The Increasing Threat of Nation-State Attacks

Cyber security research organizations have found that nation state attacks have become increasingly common. For example, Venafi recently surveyed over 1,100 security decision makers worldwide regarding nation state attacks – 64%, nearly two-thirds, of respondents believe their business has been targeted or impacted by a nation-state attack. The malicious actors behind these attacks typically will employ advanced persistent threat (APT) tactics that allow them to elude security through creating discreet “leave behinds” for exit and re-entry. This can make it difficult for organizations to detect or confirm an attack has occurred on their systems or network. Furthermore, Venafi found that many actors have begun successfully exploiting machine identities, such as digital certificates and keys, for these attacks. In such attacks, malicious actors obtain a legitimate device’s digital credentials to authenticate their illegitimate device, gain access, and maliciously infiltrate a network.

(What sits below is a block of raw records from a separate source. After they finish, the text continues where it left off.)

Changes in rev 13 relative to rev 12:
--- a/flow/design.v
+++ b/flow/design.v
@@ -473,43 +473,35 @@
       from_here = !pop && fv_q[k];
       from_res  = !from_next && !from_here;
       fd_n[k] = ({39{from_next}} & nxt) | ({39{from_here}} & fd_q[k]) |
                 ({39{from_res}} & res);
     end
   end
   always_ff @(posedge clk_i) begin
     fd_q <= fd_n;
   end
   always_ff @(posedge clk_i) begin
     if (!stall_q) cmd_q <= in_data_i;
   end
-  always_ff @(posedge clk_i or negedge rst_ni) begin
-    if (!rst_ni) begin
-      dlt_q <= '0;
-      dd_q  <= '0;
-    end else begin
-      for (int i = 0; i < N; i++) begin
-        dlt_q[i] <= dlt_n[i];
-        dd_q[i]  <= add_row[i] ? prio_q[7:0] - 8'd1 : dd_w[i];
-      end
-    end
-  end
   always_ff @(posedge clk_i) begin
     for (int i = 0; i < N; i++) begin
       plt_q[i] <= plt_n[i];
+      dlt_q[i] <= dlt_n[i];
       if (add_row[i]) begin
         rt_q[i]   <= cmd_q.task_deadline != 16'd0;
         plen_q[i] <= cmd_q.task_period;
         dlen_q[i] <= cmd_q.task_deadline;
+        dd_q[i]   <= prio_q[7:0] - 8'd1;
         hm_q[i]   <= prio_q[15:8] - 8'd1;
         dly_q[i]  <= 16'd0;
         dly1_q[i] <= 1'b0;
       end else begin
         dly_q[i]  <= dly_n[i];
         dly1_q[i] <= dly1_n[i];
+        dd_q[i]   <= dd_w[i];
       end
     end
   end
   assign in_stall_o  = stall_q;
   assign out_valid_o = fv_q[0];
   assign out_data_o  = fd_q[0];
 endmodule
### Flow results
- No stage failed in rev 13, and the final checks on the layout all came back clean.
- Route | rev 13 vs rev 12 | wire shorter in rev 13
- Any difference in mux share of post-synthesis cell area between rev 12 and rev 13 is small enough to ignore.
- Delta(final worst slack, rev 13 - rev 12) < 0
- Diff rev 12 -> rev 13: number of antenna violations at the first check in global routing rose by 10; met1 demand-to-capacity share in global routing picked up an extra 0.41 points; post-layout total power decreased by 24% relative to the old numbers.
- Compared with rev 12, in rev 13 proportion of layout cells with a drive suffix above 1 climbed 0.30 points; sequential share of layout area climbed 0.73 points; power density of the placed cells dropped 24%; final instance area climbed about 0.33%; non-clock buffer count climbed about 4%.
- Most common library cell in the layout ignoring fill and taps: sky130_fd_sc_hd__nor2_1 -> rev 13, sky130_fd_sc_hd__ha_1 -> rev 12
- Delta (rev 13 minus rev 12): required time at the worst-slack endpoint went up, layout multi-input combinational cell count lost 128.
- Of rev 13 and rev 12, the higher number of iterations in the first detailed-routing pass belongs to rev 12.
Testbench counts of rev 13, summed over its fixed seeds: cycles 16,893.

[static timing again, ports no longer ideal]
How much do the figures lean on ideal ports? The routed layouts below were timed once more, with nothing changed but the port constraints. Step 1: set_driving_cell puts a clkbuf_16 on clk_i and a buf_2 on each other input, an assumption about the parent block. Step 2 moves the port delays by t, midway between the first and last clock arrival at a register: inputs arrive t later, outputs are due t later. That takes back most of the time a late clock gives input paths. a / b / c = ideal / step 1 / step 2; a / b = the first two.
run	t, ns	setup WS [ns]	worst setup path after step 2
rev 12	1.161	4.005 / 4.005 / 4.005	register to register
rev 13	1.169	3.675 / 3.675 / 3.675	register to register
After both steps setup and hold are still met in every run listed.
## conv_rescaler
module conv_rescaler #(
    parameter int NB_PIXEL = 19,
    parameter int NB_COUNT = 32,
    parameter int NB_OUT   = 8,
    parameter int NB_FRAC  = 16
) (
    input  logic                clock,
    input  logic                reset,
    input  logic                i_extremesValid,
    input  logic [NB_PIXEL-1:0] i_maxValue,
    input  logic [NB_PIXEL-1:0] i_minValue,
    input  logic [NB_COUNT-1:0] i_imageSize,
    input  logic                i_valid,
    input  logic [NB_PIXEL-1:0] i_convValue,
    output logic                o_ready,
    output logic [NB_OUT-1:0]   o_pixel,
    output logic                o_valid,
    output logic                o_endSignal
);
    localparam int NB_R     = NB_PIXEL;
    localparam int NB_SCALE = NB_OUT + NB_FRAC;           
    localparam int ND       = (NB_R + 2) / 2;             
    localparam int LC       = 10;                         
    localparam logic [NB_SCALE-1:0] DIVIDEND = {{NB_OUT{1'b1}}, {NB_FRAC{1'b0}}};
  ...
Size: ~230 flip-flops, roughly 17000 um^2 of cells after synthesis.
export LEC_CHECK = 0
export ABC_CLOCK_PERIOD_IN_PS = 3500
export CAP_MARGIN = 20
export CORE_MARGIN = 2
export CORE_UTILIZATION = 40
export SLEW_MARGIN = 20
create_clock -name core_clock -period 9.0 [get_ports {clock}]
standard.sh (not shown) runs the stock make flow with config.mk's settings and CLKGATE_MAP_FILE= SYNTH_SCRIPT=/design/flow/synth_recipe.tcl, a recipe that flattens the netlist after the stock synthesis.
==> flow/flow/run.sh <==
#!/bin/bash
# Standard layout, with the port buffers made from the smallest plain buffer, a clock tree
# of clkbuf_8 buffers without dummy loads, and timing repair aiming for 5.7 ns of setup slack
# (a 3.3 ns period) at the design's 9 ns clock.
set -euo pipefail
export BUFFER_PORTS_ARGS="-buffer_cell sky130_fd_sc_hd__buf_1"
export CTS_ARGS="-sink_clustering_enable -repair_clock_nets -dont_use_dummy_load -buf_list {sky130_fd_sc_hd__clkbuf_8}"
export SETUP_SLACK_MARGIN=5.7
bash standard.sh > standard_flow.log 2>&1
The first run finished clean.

The Costs of Nation-State Attacks

According to cyber threat intelligence company Trellix, successful nation state attacks are expensive, resulting in more than $1 million in losses per incident. Nation state actors can utilize breached information from other nations to influence or coerce people, damage critical industries and infrastructure, and overall, advance their own nation’s political and economic interests. Organizations within sectors such as IT/computer services, financial institutions, manufacturing, and healthcare may be more at risk for nation state attacks due to the amount of customer and employee personally identifiable information (PII) they have. As Lloyd’s, a leader in insurance, moves to end coverage for nation state losses it is anticipated that other insurers will follow. Organizations in all sectors, but especially the aforementioned, will need to improve their own cyber defense strategies to protect against these increasing and costly attacks.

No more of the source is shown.